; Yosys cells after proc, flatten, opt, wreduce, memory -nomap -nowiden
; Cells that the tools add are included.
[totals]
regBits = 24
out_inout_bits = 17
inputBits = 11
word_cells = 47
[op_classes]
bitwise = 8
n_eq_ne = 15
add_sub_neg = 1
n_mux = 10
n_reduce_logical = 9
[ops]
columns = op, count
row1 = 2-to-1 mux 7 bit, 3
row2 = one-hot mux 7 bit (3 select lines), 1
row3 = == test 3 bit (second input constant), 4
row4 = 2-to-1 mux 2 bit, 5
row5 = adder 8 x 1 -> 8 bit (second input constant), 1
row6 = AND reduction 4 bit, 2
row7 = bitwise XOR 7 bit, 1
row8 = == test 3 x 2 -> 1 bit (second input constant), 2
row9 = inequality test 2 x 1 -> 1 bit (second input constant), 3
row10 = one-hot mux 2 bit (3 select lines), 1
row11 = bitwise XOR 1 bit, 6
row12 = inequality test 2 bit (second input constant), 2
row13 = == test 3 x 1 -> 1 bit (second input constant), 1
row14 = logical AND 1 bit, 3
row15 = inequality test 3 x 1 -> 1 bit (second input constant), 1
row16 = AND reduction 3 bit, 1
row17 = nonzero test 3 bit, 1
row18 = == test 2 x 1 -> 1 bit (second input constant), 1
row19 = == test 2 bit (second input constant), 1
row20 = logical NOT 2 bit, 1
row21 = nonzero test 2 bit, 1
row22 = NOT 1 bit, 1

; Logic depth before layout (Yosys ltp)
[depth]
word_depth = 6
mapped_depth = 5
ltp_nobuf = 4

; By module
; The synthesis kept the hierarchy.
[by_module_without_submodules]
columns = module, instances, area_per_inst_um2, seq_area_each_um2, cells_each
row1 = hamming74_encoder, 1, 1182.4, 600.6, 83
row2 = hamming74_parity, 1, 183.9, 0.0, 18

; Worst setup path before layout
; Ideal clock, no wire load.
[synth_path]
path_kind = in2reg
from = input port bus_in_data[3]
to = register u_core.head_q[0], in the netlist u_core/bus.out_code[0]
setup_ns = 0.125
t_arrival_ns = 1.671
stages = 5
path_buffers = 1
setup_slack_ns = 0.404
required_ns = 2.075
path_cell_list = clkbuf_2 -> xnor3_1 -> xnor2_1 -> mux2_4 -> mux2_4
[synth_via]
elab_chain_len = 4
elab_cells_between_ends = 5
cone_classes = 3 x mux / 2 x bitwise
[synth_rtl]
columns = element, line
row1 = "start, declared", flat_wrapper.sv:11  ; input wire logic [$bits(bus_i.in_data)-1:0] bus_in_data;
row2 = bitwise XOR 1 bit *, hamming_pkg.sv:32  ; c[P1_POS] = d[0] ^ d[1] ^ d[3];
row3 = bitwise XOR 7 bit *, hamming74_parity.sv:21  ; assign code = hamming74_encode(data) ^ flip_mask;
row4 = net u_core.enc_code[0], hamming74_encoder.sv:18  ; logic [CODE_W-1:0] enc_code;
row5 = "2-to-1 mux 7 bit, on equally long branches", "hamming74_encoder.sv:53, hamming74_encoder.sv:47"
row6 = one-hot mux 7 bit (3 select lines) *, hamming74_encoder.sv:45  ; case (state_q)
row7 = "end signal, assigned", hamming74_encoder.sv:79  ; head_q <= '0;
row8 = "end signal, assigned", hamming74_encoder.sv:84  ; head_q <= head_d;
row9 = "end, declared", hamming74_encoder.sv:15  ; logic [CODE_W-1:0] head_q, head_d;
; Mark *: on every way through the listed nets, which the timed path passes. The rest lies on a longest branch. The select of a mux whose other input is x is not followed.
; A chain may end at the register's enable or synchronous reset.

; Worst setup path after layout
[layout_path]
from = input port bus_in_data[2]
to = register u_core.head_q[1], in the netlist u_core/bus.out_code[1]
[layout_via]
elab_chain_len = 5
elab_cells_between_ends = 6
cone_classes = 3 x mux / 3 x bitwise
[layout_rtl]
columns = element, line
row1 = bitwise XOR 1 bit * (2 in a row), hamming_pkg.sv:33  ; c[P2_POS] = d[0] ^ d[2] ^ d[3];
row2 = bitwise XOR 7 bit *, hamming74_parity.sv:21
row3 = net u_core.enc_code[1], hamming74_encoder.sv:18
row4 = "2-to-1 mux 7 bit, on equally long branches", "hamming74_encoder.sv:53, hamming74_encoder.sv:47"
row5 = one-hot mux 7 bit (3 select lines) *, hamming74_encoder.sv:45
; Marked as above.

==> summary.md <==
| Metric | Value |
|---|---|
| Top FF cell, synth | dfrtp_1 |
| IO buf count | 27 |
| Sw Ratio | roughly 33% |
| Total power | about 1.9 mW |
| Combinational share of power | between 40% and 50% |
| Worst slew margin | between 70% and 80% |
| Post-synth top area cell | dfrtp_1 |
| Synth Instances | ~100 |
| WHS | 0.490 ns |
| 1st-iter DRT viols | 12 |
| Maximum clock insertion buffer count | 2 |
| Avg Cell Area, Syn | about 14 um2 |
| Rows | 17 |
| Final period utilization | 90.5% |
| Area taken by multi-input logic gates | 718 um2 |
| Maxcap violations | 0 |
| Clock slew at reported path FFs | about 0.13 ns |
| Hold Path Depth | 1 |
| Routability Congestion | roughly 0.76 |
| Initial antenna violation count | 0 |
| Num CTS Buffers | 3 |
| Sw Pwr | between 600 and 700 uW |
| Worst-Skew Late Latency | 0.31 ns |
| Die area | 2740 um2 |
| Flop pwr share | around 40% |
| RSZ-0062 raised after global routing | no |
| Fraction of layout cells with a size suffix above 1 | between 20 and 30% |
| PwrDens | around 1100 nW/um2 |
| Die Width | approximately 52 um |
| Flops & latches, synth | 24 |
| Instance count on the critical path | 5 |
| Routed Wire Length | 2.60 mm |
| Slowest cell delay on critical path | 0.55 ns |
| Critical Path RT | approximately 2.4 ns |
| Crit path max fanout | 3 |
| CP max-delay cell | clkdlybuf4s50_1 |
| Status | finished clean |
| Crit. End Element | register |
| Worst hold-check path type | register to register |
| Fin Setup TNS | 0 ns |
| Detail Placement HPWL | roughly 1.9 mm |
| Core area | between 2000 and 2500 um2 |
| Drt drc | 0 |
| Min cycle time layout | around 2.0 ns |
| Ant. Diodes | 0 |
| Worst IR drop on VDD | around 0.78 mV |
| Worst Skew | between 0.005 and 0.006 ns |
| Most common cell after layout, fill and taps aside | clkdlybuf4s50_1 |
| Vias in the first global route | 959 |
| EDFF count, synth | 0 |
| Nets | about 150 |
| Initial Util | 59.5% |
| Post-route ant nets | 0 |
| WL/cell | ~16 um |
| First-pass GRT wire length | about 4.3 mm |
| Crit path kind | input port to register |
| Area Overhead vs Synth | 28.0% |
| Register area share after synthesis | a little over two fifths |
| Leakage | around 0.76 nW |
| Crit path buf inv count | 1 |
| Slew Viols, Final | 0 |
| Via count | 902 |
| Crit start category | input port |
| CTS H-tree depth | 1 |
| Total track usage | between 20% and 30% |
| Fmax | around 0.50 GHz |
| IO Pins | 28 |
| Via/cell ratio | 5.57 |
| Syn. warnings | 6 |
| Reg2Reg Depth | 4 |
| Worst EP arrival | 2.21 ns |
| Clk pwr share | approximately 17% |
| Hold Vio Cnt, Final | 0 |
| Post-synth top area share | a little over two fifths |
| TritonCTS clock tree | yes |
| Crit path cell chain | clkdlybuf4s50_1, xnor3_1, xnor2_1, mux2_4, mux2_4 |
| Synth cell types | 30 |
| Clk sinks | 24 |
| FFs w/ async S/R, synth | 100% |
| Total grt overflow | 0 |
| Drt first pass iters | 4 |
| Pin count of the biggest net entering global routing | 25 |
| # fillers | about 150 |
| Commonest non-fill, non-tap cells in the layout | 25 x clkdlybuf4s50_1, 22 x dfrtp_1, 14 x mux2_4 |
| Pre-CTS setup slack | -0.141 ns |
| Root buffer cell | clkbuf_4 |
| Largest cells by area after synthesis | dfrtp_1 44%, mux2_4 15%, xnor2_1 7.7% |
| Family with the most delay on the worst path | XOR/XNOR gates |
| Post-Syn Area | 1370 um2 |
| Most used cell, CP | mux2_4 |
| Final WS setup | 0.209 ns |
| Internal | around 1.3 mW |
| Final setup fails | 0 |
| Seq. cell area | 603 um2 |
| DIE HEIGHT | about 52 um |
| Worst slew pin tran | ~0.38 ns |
------------------------------------------------------------------------
▸ Required work: With the line holding "row3 = bitwise" as the first and the line holding "row3 = net u_core.enc_code[1], hamming74_encoder.sv:18" as the last, please transcribe exactly the lines of the material above in that range and nothing else.

▸ Finished exercise:
row3 = bitwise XOR 7 bit *, hamming74_parity.sv:21  ; assign code = hamming74_encode(data) ^ flip_mask;
row4 = net u_core.enc_code[0], hamming74_encoder.sv:18  ; logic [CODE_W-1:0] enc_code;
row5 = "2-to-1 mux 7 bit, on equally long branches", "hamming74_encoder.sv:53, hamming74_encoder.sv:47"
row6 = one-hot mux 7 bit (3 select lines) *, hamming74_encoder.sv:45  ; case (state_q)
row7 = "end signal, assigned", hamming74_encoder.sv:79  ; head_q <= '0;
row8 = "end signal, assigned", hamming74_encoder.sv:84  ; head_q <= head_d;
row9 = "end, declared", hamming74_encoder.sv:15  ; logic [CODE_W-1:0] head_q, head_d;
; Mark *: on every way through the listed nets, which the timed path passes. The rest lies on a longest branch. The select of a mux whose other input is x is not followed.
; A chain may end at the register's enable or synchronous reset.

; Worst setup path after layout
[layout_path]
from = input port bus_in_data[2]
to = register u_core.head_q[1], in the netlist u_core/bus.out_code[1]
[layout_via]
elab_chain_len = 5
elab_cells_between_ends = 6
cone_classes = 3 x mux / 3 x bitwise
[layout_rtl]
columns = element, line
row1 = bitwise XOR 1 bit * (2 in a row), hamming_pkg.sv:33  ; c[P2_POS] = d[0] ^ d[2] ^ d[3];
row2 = bitwise XOR 7 bit *, hamming74_parity.sv:21
row3 = net u_core.enc_code[1], hamming74_encoder.sv:18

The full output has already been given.